## Machine Learning Day

### Lab 2.B: Kernel Regularized Least Squares (KRLS)

This lab is about Regularized Least Squares under the kernel formulation, the use of nonlinear kernels and the classification of nonlinearly separable datasets. This is the second part of the RLS lab.

### Getting started

• Get the code file, add the directory to MATLAB path (or set it as current/working directory).
• Use the editor to write/save and run/debug longer scripts and functions.
• Use the command window to try/test commands, view variables and see the use of functions.
• Use `plot` (for 1D), `imshow`, `imagesc` (for 2D matrices), `scatter`, `scatter3D` to visualize variables of different types.
• Work your way through the examples below, by following the instructions.

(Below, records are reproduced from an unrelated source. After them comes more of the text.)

$ cat src/sv/hdg_pkg.sv
// ----------------------------------------------------------------------------
// hdg_pkg - shared types and constants of the heading pipeline
// Fixed-point formats, the arctangent table and the word that moves from one
// CORDIC cell to the next.
// ----------------------------------------------------------------------------
package hdg_pkg;

  // CORDIC depth and angle scale (degrees * 2^ANGLE_FRAC_BITS)
  localparam int CORDIC_STEPS    = 16;
  localparam int ANGLE_FRAC_BITS = 16;
  localparam int IDX_W           = 4;

  // Vector width: 17-bit folded reading scaled by 2^CORDIC_STEPS plus gain headroom
  localparam int XY_W = 36;
  // Angle width: holds +-280 deg of CORDIC output plus a 511 deg offset
  localparam int Z_W  = 28;

  localparam int RD_W  = 16;
  localparam int OFF_W = 9;
  localparam int HDG_W = 9;

  localparam logic [OFF_W-1:0] OFFSET_RESET = 9'd96;

  localparam logic signed [Z_W-1:0] Z_90  = Z_W'(90 * (1 << ANGLE_FRAC_BITS));
  localparam logic signed [Z_W-1:0] Z_180 = Z_W'(180 * (1 << ANGLE_FRAC_BITS));
  localparam logic signed [Z_W-1:0] Z_360 = Z_W'(360 * (1 << ANGLE_FRAC_BITS));

  // Word handed along the cell chain
  typedef struct packed {
    logic                  byp;  // axis input: angle already exact, skip rotation
    logic signed [XY_W-1:0] x;
    logic signed [XY_W-1:0] y;
    logic signed [Z_W-1:0]  z;
  } hdg_vec_t;

  // atan(2^-i) in degrees * 2^16, rounded to nearest
  function automatic logic signed [Z_W-1:0] atan_deg(input logic [IDX_W-1:0] idx);
    logic signed [Z_W-1:0] v;
    unique case (idx)
      4'd0:    v = 28'sd2949120;
      4'd1:    v = 28'sd1740967;
      4'd2:    v = 28'sd919879;
      4'd3:    v = 28'sd466945;
      4'd4:    v = 28'sd234379;
      4'd5:    v = 28'sd117304;
      4'd6:    v = 28'sd58666;
      4'd7:    v = 28'sd29335;
      4'd8:    v = 28'sd14668;
      4'd9:    v = 28'sd7334;
      4'd10:   v = 28'sd3667;
      4'd11:   v = 28'sd1833;
      4'd12:   v = 28'sd917;
      4'd13:   v = 28'sd458;
      4'd14:   v = 28'sd229;
      4'd15:   v = 28'sd115;
      default: v = '0;
    endcase
    return v;
  endfunction

endpackage

$ cat src/sv/hdg_post.sv
// ----------------------------------------------------------------------------
// hdg_post - offset, wrap, mirror and output register
// Adds the mounting offset, corrects the sum by 360 once toward 0..360,
// mirrors to 360 minus the angle, clamps below 0 and keeps whole degrees.
// ----------------------------------------------------------------------------
module hdg_post (
  input  logic                            clk,
  input  logic                            rst_n,
  input  logic                            en,
  input  logic                            vld_i,
  input  logic signed [hdg_pkg::Z_W-1:0]  z_i,
  input  logic [hdg_pkg::OFF_W-1:0]       offset_i,
  output logic                            vld_o,
  output logic [hdg_pkg::HDG_W-1:0]       heading_o
);

  localparam int F   = hdg_pkg::ANGLE_FRAC_BITS;
  localparam int OPD = hdg_pkg::Z_W - hdg_pkg::OFF_W - F;

  logic                            vld_r;
  logic [hdg_pkg::HDG_W-1:0]       heading_r;
  logic [hdg_pkg::HDG_W-1:0]       heading_nxt;
  logic signed [hdg_pkg::Z_W-1:0]  off_z;
  logic signed [hdg_pkg::Z_W-1:0]  sum;
  logic signed [hdg_pkg::Z_W-1:0]  wrapped;
  logic signed [hdg_pkg::Z_W-1:0]  mirrored;

  // add offset, wrap once, mirror, clamp and truncate
  always_comb begin
    off_z = {{OPD{1'b0}}, offset_i, {F{1'b0}}};
    sum   = z_i + off_z;
    priority if (sum > hdg_pkg::Z_360) begin
      wrapped = sum - hdg_pkg::Z_360;
    end else if (sum < 0) begin
      wrapped = sum + hdg_pkg::Z_360;
    end else begin
      wrapped = sum;
    end
    mirrored    = hdg_pkg::Z_360 - wrapped;
    heading_nxt = mirrored[hdg_pkg::Z_W-1] ? '0 : mirrored[F+hdg_pkg::HDG_W-1:F];
  end

  // valid bit
  always_ff @(posedge clk) begin
    if (!rst_n) begin
      vld_r <= 1'b0;
    end else if (en) begin
      vld_r <= vld_i;
    end
  end

  // result word
  always_ff @(posedge clk) begin
    if (en) begin
      heading_r <= heading_nxt;
    end
  end

  assign vld_o     = vld_r;
  assign heading_o = heading_r;

endmodule

$ cat config.mk
export PLATFORM = sky130hd
export DESIGN_NAME = hdg_post
export DESIGN_NICKNAME = d
export VERILOG_FILES = /design/src/sv/hdg_pkg.sv /design/src/sv/hdg_post.sv
export SDC_FILE = /design/constraint.sdc
export NUM_CORES = 1
export LEC_CHECK = 0
export BUFFER_PORTS_ARGS = -buffer_cell sky130_fd_sc_hd__buf_2
export CAP_MARGIN = 20
export CORE_MARGIN = 2
export CORE_UTILIZATION = 45
export DETAILED_ROUTE_END_ITERATION = 6
export PLACE_DENSITY = 0.74
export RECOVER_POWER = 50
export SLEW_MARGIN = 20
export SYNTH_ARGS = -nofsm -noshare
export SYNTH_HDL_FRONTEND = slang
export SYNTH_SLANG_ARGS = --single-unit
$ cat constraint.sdc
create_clock -name clk -period 5.7 [get_ports clk]
set_clock_uncertainty 0.1 [all_clocks]
set_input_delay 1.14 -clock clk [delete_from_list [all_inputs] [get_ports clk]]
set_output_delay 1.14 -clock clk [all_outputs]
set_load 0.02 [all_outputs]
==> results.py, run 1 <==
metrics = {
    "cells_and_area": {
        "mostFrequentLayoutCell": "buf_2",
        "drive_gt1_share_pct": 32.9,
        "layout_common_cells": "buf_2, o21ai_0, nor2_1, nand2_1, ha_1",
        "n_antenna_cell": 0,
        "fillers": 424,
        "final-seq-area_um2": 290,
        "stdcell_count": 338,
        "syn_to_final_growth_pct": 12.5,
        "multi_input_area_um2": 1680,
        "finish.net_count": 341,
    },
    "floorplanning": {
        "fp.coreArea_um2": 4440,
        "die_area_um2": 5280,
        "die_w_um": 72.6,
        "rows": 24,
        "initial_core_util_pct": 47.7,
        "ios": 51,
        "die_h_um": 72.6,
    },
    "clock_tree": {
        "holdBufCountCts": 0,
        "cts_inserted_buffers": 3,
        "cts_root_buf": "clkbuf_8",
        "clkTransAtPathRegs_ns": 0.04,
        "cts_setup_buffers": 0,
        "cts.path.max_buffers": 2,
        "cts.htree.levels": 1,
        "tritoncts": "yes",
        "cts_resized": 0,
        "clock_latency_ns": 0.23,
        "clkSinkCount": 10,
    },
    "grt": {
        "grt_overflow": 0,
        "grt_pass1_wl_um": 8180,
        "antenna_found_initial": 0,
        "grtUsageTotal_pct": 18.5,
        "grt_max_degree": 16,
        "grt_pass1_vias": 1862,
    },
    "routing": {
        "drcViolationCount": 0,
        "wl_per_cell_um": 14.1,
        "drt_iter0_drc": 71,
        "drtAntennaViolNets": 0,
        "vias": 2045,
        "viasPerCell": 6.05,
        "drt-pass1-iter-count": 4,
        "wl_um": 4760,
    },
    "hold_path": {
        "hp-class": "flip-flop to flip-flop",
    },
    "logic_synthesis": {
        "yosys_warnings": 0,
        "yosys.area.top_type_share_pct": 12.8,
        "synth_nets": 294,
        "synth_seq_cells": 10,
        "ys_seq_area_share_pct": 13.7,
        "synthFlopType": "edfxtp_1",
        "postSynthCellCount": 240,
        "synthArstFlopShare_pct": 0,
        "synth_area_per_cell_um2": 8.83,
        "synth_edf_count": 9,
        "synth_top_area_cell": "edfxtp_1",
        "synthTopCellsByArea": "edfxtp_1, ha_1, o21ai_0",
        "netlist_area_um2": 2120,
        "synth.distinct_cells": 78,
    },
    "timing": {
        "rsz0062_at_grt": "false",
        "hold_viol": 0,
        "setup_viol": 0,
        "finalMaxSlewViolations": 0,
        "slew_headroom_pct": 61.1,
        "timing.setup.tns_ns": 0,
        "holdWs_ns": 0.423,
        "fin_crit_ns": 5.04,
        "min_period_over_period_pct": 88.5,
        "timing.fmax_mhz": 198,
        "layout_setup_ws_ns": 0.656,
        "worst_slew_pin_slew_ns": 0.582,
    },
    "place": {
        "pre_cts_ws_ns": 0.462,
        "gp_congestion": 0.870,
        "dp_cells": 334,
        "portBuffers": 50,
        "hpwl_um": 3920,
    },
    "worst_setup_path": {
        "arrival_ns": 4.92,
        "critPathLaunchType": "input pin",
        "setup.worst_path.class": "input pin to flip-flop",
        "worstPathRequired_ns": 5.58,
        "worstPathMaxFanout": 9,
        "cp-end-kind": "flip-flop",
    },
    "pwr": {
        "p_per_area_nw_per_um2": 280,
        "p_leak_nw": 0.906,
        "vdd_ir_drop_max_mv": 0.130,
        "p_total_mw": 0.668,
    },
    "job": {
        "timing.max_cap.violations": 0,
    },
    "outcome": {
        "outcome": "complete, no violations",
    },
}
==> where the power goes <==
group | total, mW | internal [mW] | switching (mW)
clock network | 0.0704 | 0.0468 | 0.0236
registers | 0.119 | 0.114 | 0.00454
logic | 0.479 | 0.196 | 0.283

### 1. Kernel Regularized Least Squares

Complete the code of functions `regularizedKernLSTrain` and `regularizedKernLSTest` that perform training and testing using kernel RLS.

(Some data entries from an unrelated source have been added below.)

[src/rtl/rv2m_pkg.sv]
package rv2m_pkg;

  typedef logic signed [31:0] s32_t;
  typedef logic signed [33:0] s34_t;
  typedef logic signed [34:0] s35_t;

  localparam int unsigned SQRT_STEPS = 32;
  localparam int unsigned DIV_STEPS  = 31;

  localparam logic [28:0] THR_RESET = 29'd2684;

  localparam logic signed [31:0] ONE_Q30     = 32'sd1073741824;
  localparam logic [32:0]        TWO_PI_Q30  = 33'd6746518852;
  localparam s35_t               PI_S        = 35'sd3373259426;
  localparam s35_t               HALF_PI_S   = 35'sd1686629713;
  localparam s35_t               TWO_PI_S    = 35'sd6746518852;
  localparam s35_t               UPPER_FOLD  = 35'sd5059889139;
  localparam s34_t               CORDIC_GAIN = 34'sh026DD3B6A;

  // atan(2^-i) in Q.30
  function automatic logic [31:0] atan_q30(input logic [4:0] i);
    logic [31:0] v;
    case (i)
      5'd0:  v = 32'h3243F6A8;
      5'd1:  v = 32'h1DAC6705;
      5'd2:  v = 32'h0FADBAFC;
      5'd3:  v = 32'h07F56EA6;
      5'd4:  v = 32'h03FEAB76;
      5'd5:  v = 32'h01FFD55B;
      5'd6:  v = 32'h00FFFAAA;
      5'd7:  v = 32'h007FFF55;
      5'd8:  v = 32'h003FFFEA;
      5'd9:  v = 32'h001FFFFD;
      5'd10: v = 32'h000FFFFF;
      5'd11: v = 32'h0007FFFF;
      5'd12: v = 32'h0003FFFF;
      5'd13: v = 32'h0001FFFF;
      5'd14: v = 32'h0000FFFF;
      5'd15: v = 32'h00007FFF;
      5'd16: v = 32'h00003FFF;
      5'd17: v = 32'h00001FFF;
      5'd18: v = 32'h00000FFF;
      5'd19: v = 32'h000007FF;
      5'd20: v = 32'h000003FF;
      5'd21: v = 32'h000001FF;
      5'd22: v = 32'h000000FF;
      5'd23: v = 32'h0000007F;
      5'd24: v = 32'h0000003F;
      5'd25: v = 32'h0000001F;
      5'd26: v = 32'h0000000F;
      5'd27: v = 32'h00000008;
      5'd28: v = 32'h00000004;
      5'd29: v = 32'h00000002;
      5'd30: v = 32'h00000001;
      default: v = 32'h00000000;
    endcase
    return v;
  endfunction

  function automatic logic [31:0] sat32(input logic signed [36:0] v);
    logic [31:0] r;
    if (v > 37'sd2147483647) begin
      r = 32'h7FFFFFFF;
    end else if (v < -37'sd2147483648) begin
      r = 32'h80000000;
    end else begin
      r = v[31:0];
    end
    return r;
  endfunction

endpackage
**config.mk**
```make
export PLATFORM = sky130hd
export DESIGN_NAME = rv2m_div_cell
export DESIGN_NICKNAME = d
export VERILOG_FILES = /design/src/rtl/rv2m_pkg.sv /design/src/rtl/rv2m_div_cell.sv
export SDC_FILE = /design/constraint.sdc
export NUM_CORES = 1
export LEC_CHECK = 0
export BUFFER_PORTS_ARGS = -buffer_cell sky130_fd_sc_hd__buf_4
export CAP_MARGIN = 10
export CORE_AREA = 10 10 265 267
export DETAILED_ROUTE_END_ITERATION = 6
export DIE_AREA = 0 0 275 277
export GPL_TIMING_DRIVEN = 0
export PLACE_DENSITY = 0.48
export SLEW_MARGIN = 5
export SYNTH_ARGS = -nofsm -noshare
export SYNTH_HDL_FRONTEND = slang
export SYNTH_SLANG_ARGS = --single-unit
```
**constraint.sdc**
```tcl
create_clock -name clk_i -period 0.8 [get_ports clk_i]
set_input_delay 0 -clock clk_i [delete_from_list [all_inputs] [get_ports clk_i]]
set_output_delay 0 -clock clk_i [all_outputs]
set_load 0.05 [all_outputs]
```
<file path="src/rtl/assert_macros.svh">
// ----------------------------------------------------------------------------
// assert_macros.svh
// assertion helpers shared by the rtl, emptied when SYNTH is defined
// ----------------------------------------------------------------------------
`ifndef ASSERT_MACROS_SVH
`define ASSERT_MACROS_SVH

`ifndef SYNTH
// property must hold at every clock edge outside reset
`define ASSERT_CLK(label, clk, rst, prop, msg) \
   label: assert property (@(posedge clk) disable iff (rst) (prop)) else $error(msg);
// expression must never be true outside reset
`define ASSERT_NEVER(label, clk, rst, expr, msg) \
   label: assert property (@(posedge clk) disable iff (rst) !(expr)) else $error(msg);
`else
`define ASSERT_CLK(label, clk, rst, prop, msg)
`define ASSERT_NEVER(label, clk, rst, expr, msg)
`endif

`endif

</file>
<file path="src/rtl/modexp_pkg.sv">
// ----------------------------------------------------------------------------
// modexp_pkg
// widths and word types of the modular exponentiation block
// ----------------------------------------------------------------------------
package modexp_pkg;

   // operand width of base, exponent, modulus and result
   localparam int OPERAND_BITS = 31;

   // value returned for a zero exponent
   localparam logic [OPERAND_BITS-1:0] ONE_VALUE = {{(OPERAND_BITS-1){1'b0}}, 1'b1};

   // request word
   typedef struct packed {
      logic [OPERAND_BITS-1:0] base_value;
      logic [OPERAND_BITS-1:0] exponent_value;
      logic [OPERAND_BITS-1:0] modulus_value;
   } req_payload_type;

   // response word
   typedef struct packed {
      logic [OPERAND_BITS-1:0] power_result;
   } rsp_payload_type;

endpackage

</file>
<file path="src/rtl/modexp_ifs.sv">
// ----------------------------------------------------------------------------
// modexp channel interfaces
// valid/ready channels carrying request and response words
// ----------------------------------------------------------------------------
interface modexp_req_if import modexp_pkg::*; ();
   logic            valid;
   logic            ready;
   req_payload_type payload;

   modport source (output valid, output payload, input ready);
   modport sink (input valid, input payload, output ready);
endinterface

interface modexp_rsp_if import modexp_pkg::*; ();
   logic            valid;
   logic            ready;
   rsp_payload_type payload;

   modport source (output valid, output payload, input ready);
   modport sink (input valid, input payload, output ready);
endinterface

</file>
<file path="src/rtl/modular_exponentiation_top.sv">
// ----------------------------------------------------------------------------
// modular_exponentiation_top
// operation: a zero exponent or zero modulus goes straight to the hold state,
//   otherwise the sequencer runs a base reduction, then squarings and multiplies;
//   the finished response word waits in hold until the response register is free
// throughput: one word at a time; each modular multiply is a bit-serial
//   interleaved radix-2 unit
// reset: synchronous, clears the sequencer and the response valid
// ----------------------------------------------------------------------------
`include "assert_macros.svh"

module modular_exponentiation_top import modexp_pkg::*; (
   input logic            clock,
   input logic            reset,
   modexp_req_if.sink     req_ch,
   modexp_rsp_if.source   rsp_ch
);

   localparam int W        = OPERAND_BITS;
   localparam int CNT_BITS = $clog2(OPERAND_BITS);
   localparam logic [CNT_BITS-1:0] CNT_LAST = CNT_BITS'(OPERAND_BITS - 1);

   // sequencer states
   localparam logic [1:0] ST_IDLE = 2'd0;
   localparam logic [1:0] ST_RUN  = 2'd1;
   localparam logic [1:0] ST_HOLD = 2'd2;

   // multiply operations
   localparam logic [1:0] OP_RED = 2'd0;  // base reduced by the modulus
   localparam logic [1:0] OP_MUL = 2'd1;  // accumulator times running base
   localparam logic [1:0] OP_SQR = 2'd2;  // running base squared

   logic [1:0]          state_ff, state_in;
   logic [1:0]          op_ff, op_in;
   logic [CNT_BITS-1:0] cnt_ff, cnt_in;
   logic [W-1:0]        mod_ff, mod_in;
   logic [W-1:0]        exp_ff, exp_in;
   logic [W-1:0]        acc_ff, acc_in;
   logic [W-1:0]        run_ff, run_in;
   logic [W-1:0]        x_ff, x_in;
   logic [W-1:0]        y_ff, y_in;
   logic [W-1:0]        r_ff, r_in;
   logic [W-1:0]        out_ff, out_in;
   logic                rsp_valid_ff, rsp_valid_in;

   logic [W+1:0]        step_sum;
   logic [W+1:0]        mod_one;
   logic [W+1:0]        mod_two;
   logic [W+1:0]        step_red;
   logic [W-1:0]        prod;

   // one radix-2 step: partial result doubled plus multiplicand when the multiplier top bit is set, below three moduli
   assign mod_one  = {2'b00, mod_ff};
   assign mod_two  = {1'b0, mod_ff, 1'b0};
   assign step_sum = {1'b0, r_ff, 1'b0} + (x_ff[W-1] ? {2'b00, y_ff} : '0);

   always_comb begin
      if (step_sum >= mod_two) begin
         step_red = step_sum - mod_two;
      end else if (step_sum >= mod_one) begin
         step_red = step_sum - mod_one;
      end else begin
         step_red = step_sum;
      end
   end

   assign prod = step_red[W-1:0];

   // sequencer
   always_comb begin
      state_in     = state_ff;
      op_in        = op_ff;
      cnt_in       = cnt_ff;
      mod_in       = mod_ff;
      exp_in       = exp_ff;
      acc_in       = acc_ff;
      run_in       = run_ff;
      x_in         = x_ff;
      y_in         = y_ff;
      r_in         = r_ff;
      out_in       = out_ff;
      rsp_valid_in = rsp_valid_ff;

      // response word taken
      if (rsp_ch.ready) begin
         rsp_valid_in = 1'b0;
      end

      case (state_ff)
         ST_IDLE: begin
            if (req_ch.valid) begin
               mod_in = req_ch.payload.modulus_value;
               exp_in = req_ch.payload.exponent_value;
               x_in   = req_ch.payload.base_value;
               y_in   = ONE_VALUE;
               r_in   = '0;
               cnt_in = '0;
               op_in  = OP_RED;
               // zero exponent gives one; zero modulus gives zero
               if (req_ch.payload.exponent_value == '0) begin
                  acc_in   = ONE_VALUE;
                  state_in = ST_HOLD;
               end else if (req_ch.payload.modulus_value == '0) begin
                  acc_in   = '0;
                  state_in = ST_HOLD;
               end else begin
                  acc_in   = ONE_VALUE;
                  state_in = ST_RUN;
               end
            end
         end
         ST_RUN: begin
            r_in   = prod;
            x_in   = {x_ff[W-2:0], 1'b0};
            cnt_in = cnt_ff + 1'b1;
            // end of one modular multiply: pick the next one
            if (cnt_ff == CNT_LAST) begin
               r_in   = '0;
               cnt_in = '0;
               case (op_ff)
                  OP_RED: begin
                     run_in = prod;
                     if (exp_ff[0]) begin
                        op_in = OP_MUL;
                        x_in  = acc_ff;
                        y_in  = prod;
                     end else begin
                        op_in = OP_SQR;
                        x_in  = prod;
                        y_in  = prod;
                     end
                  end
                  OP_MUL: begin
                     acc_in = prod;
                     if (exp_ff[W-1:1] == '0) begin
                        state_in = ST_HOLD;
                     end else begin
                        op_in = OP_SQR;
                        x_in  = run_ff;
                        y_in  = run_ff;
                     end
                  end
                  OP_SQR: begin
                     run_in = prod;
                     exp_in = {1'b0, exp_ff[W-1:1]};
                     if (exp_ff[1]) begin
                        op_in = OP_MUL;
                        x_in  = acc_ff;
                        y_in  = prod;
                     end else begin
                        op_in = OP_SQR;
                        x_in  = prod;
                        y_in  = prod;
                     end
                  end
                  default: begin
                     state_in = ST_IDLE;
                  end
               endcase
            end
         end
         ST_HOLD: begin
            // move the result out once the response register is free
            if (!rsp_valid_ff || rsp_ch.ready) begin
               out_in       = acc_ff;
               rsp_valid_in = 1'b1;
               state_in     = ST_IDLE;
            end
         end
         default: begin
            state_in = ST_IDLE;
         end
      endcase
   end

   // control registers
   always_ff @(posedge clock) begin
      if (reset) begin
         state_ff     <= ST_IDLE;
         rsp_valid_ff <= 1'b0;
      end else begin
         state_ff     <= state_in;
         rsp_valid_ff <= rsp_valid_in;
      end
   end

   // datapath registers
   always_ff @(posedge clock) begin
      op_ff  <= op_in;
      cnt_ff <= cnt_in;
      mod_ff <= mod_in;
      exp_ff <= exp_in;
      acc_ff <= acc_in;
      run_ff <= run_in;
      x_ff   <= x_in;
      y_ff   <= y_in;
      r_ff   <= r_in;
      out_ff <= out_in;
   end

   // channel outputs
   assign req_ch.ready                = (state_ff == ST_IDLE);
   assign rsp_ch.valid                = rsp_valid_ff;
   assign rsp_ch.payload.power_result = out_ff;

   // checks
   `ASSERT_NEVER(a_run_mod_zero, clock, reset, (state_ff == ST_RUN) && (mod_ff == '0), "multiply with zero modulus")
   `ASSERT_NEVER(a_partial_reduced, clock, reset, (state_ff == ST_RUN) && (r_ff >= mod_ff), "partial product not reduced")
   `ASSERT_NEVER(a_mcand_reduced, clock, reset, (state_ff == ST_RUN) && (y_ff > mod_ff), "multiplicand above modulus")
   `ASSERT_CLK(a_rsp_from_hold, clock, reset, $rose(rsp_valid_ff) |-> ($past(state_ff) == ST_HOLD), "response raised outside hold")

endmodule
</file>
<file path="src/flat_wrapper.sv">
// flat-port wrapper written by rule: the top's interface ports become plain ports
module modular_exponentiation_top_flat import modexp_pkg::*;
  (clock, reset, req_ch_valid, req_ch_payload, req_ch_ready, rsp_ch_valid, rsp_ch_payload, rsp_ch_ready);
  modexp_req_if req_ch_i ();
  modexp_rsp_if rsp_ch_i ();
  input logic clock;
  input logic reset;
  input wire logic [$bits(req_ch_i.valid)-1:0] req_ch_valid;
  input wire logic [$bits(req_ch_i.payload)-1:0] req_ch_payload;
  output wire logic [$bits(req_ch_i.ready)-1:0] req_ch_ready;
  output wire logic [$bits(rsp_ch_i.valid)-1:0] rsp_ch_valid;
  output wire logic [$bits(rsp_ch_i.payload)-1:0] rsp_ch_payload;
  input wire logic [$bits(rsp_ch_i.ready)-1:0] rsp_ch_ready;
  assign req_ch_i.valid = req_ch_valid;
  assign req_ch_i.payload = req_ch_payload;
  assign req_ch_ready = req_ch_i.ready;
  assign rsp_ch_valid = rsp_ch_i.valid;
  assign rsp_ch_payload = rsp_ch_i.payload;
  assign rsp_ch_i.ready = rsp_ch_ready;
  modular_exponentiation_top u_core (.clock(clock), .reset(reset), .req_ch(req_ch_i), .rsp_ch(rsp_ch_i));
endmodule
</file>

1. Data: load the "two moons" dataset by typing `load('data/moons_dataset.mat')` and visualize the training and the test set using `scatter`.
2. Study and try the `KernelMatrix` function for computing linear, Gaussian and polynomial kernels from the data.
3. Use a linear kernel (`kernel='linear'`) and check the resulting separating function on the training set (use `separatingFKernRLS`).
4. Use a Gaussian kernel (`kernel='gaussian'`) and try a range of kernel and regularization parameters (e.g., sigma in [0.01, 5], lambda in [0, 1]). Check how the separating function changes.
5. (Optional) Repeat 1.4 by adding noise, using`flipLabels`, with p in [0.05, 0.1]. How does the separating function and errors on the test set change with lambda and why?

### 2. Parameter selection

Apply hold-out cross validation (using the provided `HoldoutCVKernRLS`) for selecting the regularization and Gaussian kernel parameters `(lambda, sigma)`. Indicative values for the hold-out percentage and the number of repetitions are `pho = 0.2, rep=51` respectively.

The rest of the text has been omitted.